◆ **Brief**
Return each line of the entries that holds the string "cells".

(Saved data entries)
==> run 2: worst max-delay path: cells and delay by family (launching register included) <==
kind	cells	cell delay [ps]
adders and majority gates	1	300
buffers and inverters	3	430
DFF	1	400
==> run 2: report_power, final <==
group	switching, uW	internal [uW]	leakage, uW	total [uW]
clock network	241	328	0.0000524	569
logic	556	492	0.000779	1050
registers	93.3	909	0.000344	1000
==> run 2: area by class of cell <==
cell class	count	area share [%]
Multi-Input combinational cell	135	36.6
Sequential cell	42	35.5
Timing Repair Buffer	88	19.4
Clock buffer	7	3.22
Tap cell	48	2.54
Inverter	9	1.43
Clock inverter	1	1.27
* * *
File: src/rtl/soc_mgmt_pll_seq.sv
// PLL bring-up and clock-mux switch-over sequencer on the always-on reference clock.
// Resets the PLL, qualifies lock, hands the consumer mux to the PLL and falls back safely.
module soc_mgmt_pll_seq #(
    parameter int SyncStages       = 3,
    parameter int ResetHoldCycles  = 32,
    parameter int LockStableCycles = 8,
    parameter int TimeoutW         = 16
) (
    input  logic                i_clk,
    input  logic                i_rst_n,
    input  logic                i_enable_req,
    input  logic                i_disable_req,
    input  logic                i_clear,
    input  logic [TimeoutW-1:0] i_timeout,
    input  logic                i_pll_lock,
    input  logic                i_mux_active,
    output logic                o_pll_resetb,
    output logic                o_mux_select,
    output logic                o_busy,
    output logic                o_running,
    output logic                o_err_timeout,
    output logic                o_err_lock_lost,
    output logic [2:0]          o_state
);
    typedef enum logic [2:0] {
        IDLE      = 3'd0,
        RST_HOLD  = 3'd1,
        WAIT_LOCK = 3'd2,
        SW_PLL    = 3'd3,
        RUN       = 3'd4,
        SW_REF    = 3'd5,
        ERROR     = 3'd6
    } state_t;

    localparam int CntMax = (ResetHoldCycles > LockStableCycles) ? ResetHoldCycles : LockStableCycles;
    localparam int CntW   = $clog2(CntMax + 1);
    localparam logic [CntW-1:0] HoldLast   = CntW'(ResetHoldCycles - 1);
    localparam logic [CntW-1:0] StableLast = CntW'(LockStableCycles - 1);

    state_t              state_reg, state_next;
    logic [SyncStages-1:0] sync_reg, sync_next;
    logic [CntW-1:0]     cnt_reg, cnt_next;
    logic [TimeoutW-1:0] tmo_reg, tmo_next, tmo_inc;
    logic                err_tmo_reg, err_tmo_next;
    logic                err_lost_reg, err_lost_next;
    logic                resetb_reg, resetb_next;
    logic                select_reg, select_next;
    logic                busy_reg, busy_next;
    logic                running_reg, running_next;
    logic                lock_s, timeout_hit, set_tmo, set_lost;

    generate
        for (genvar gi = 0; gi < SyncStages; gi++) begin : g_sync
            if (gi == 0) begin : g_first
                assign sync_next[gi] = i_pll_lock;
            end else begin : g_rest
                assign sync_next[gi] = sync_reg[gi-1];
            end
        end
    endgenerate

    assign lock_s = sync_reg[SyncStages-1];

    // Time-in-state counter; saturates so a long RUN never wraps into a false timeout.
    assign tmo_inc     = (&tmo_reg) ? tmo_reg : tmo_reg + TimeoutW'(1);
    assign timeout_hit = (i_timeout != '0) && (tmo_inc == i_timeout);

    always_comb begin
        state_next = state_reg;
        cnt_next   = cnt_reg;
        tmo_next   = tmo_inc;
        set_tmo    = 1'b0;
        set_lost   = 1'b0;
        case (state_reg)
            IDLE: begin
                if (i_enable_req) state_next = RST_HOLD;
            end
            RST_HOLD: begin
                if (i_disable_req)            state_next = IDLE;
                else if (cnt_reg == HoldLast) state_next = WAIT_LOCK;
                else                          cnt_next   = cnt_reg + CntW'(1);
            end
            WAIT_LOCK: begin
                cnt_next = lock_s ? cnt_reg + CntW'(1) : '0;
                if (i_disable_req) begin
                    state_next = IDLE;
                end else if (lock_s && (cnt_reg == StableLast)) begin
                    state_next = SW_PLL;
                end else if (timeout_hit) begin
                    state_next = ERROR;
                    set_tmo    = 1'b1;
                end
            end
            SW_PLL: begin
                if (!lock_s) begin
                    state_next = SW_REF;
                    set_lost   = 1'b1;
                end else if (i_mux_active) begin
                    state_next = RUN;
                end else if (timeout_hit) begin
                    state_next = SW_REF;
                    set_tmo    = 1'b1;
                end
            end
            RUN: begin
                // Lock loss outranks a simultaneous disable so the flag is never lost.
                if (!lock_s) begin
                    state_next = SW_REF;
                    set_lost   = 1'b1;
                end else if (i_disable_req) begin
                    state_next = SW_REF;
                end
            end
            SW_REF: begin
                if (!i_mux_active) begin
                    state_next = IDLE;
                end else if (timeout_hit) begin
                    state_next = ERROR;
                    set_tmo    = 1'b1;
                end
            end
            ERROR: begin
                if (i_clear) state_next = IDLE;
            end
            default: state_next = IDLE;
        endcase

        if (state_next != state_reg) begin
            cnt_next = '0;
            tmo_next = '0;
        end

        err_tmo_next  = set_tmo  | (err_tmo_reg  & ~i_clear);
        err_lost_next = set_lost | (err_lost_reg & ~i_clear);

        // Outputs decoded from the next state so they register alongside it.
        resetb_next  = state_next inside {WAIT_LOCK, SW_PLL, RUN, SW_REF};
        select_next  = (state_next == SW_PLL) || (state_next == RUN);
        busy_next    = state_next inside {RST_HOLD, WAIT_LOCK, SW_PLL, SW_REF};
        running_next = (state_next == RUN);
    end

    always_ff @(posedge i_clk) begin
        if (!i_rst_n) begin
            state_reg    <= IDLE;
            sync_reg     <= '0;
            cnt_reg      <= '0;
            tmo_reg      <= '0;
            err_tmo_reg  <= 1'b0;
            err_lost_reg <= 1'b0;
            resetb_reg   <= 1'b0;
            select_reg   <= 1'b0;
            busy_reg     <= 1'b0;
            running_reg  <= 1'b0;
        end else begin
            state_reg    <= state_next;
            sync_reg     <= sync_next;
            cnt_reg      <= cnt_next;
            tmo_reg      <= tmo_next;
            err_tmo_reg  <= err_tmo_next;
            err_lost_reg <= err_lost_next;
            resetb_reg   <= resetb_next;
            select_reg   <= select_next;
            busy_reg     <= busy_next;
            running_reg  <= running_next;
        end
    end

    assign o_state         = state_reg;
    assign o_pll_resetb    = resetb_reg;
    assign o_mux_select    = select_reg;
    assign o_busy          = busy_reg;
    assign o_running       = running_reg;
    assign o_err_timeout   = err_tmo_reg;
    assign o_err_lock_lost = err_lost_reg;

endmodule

◆ **Response for this exercise**
==> run 2: worst max-delay path: cells and delay by family (launching register included) <==
kind	cells	cell delay [ps]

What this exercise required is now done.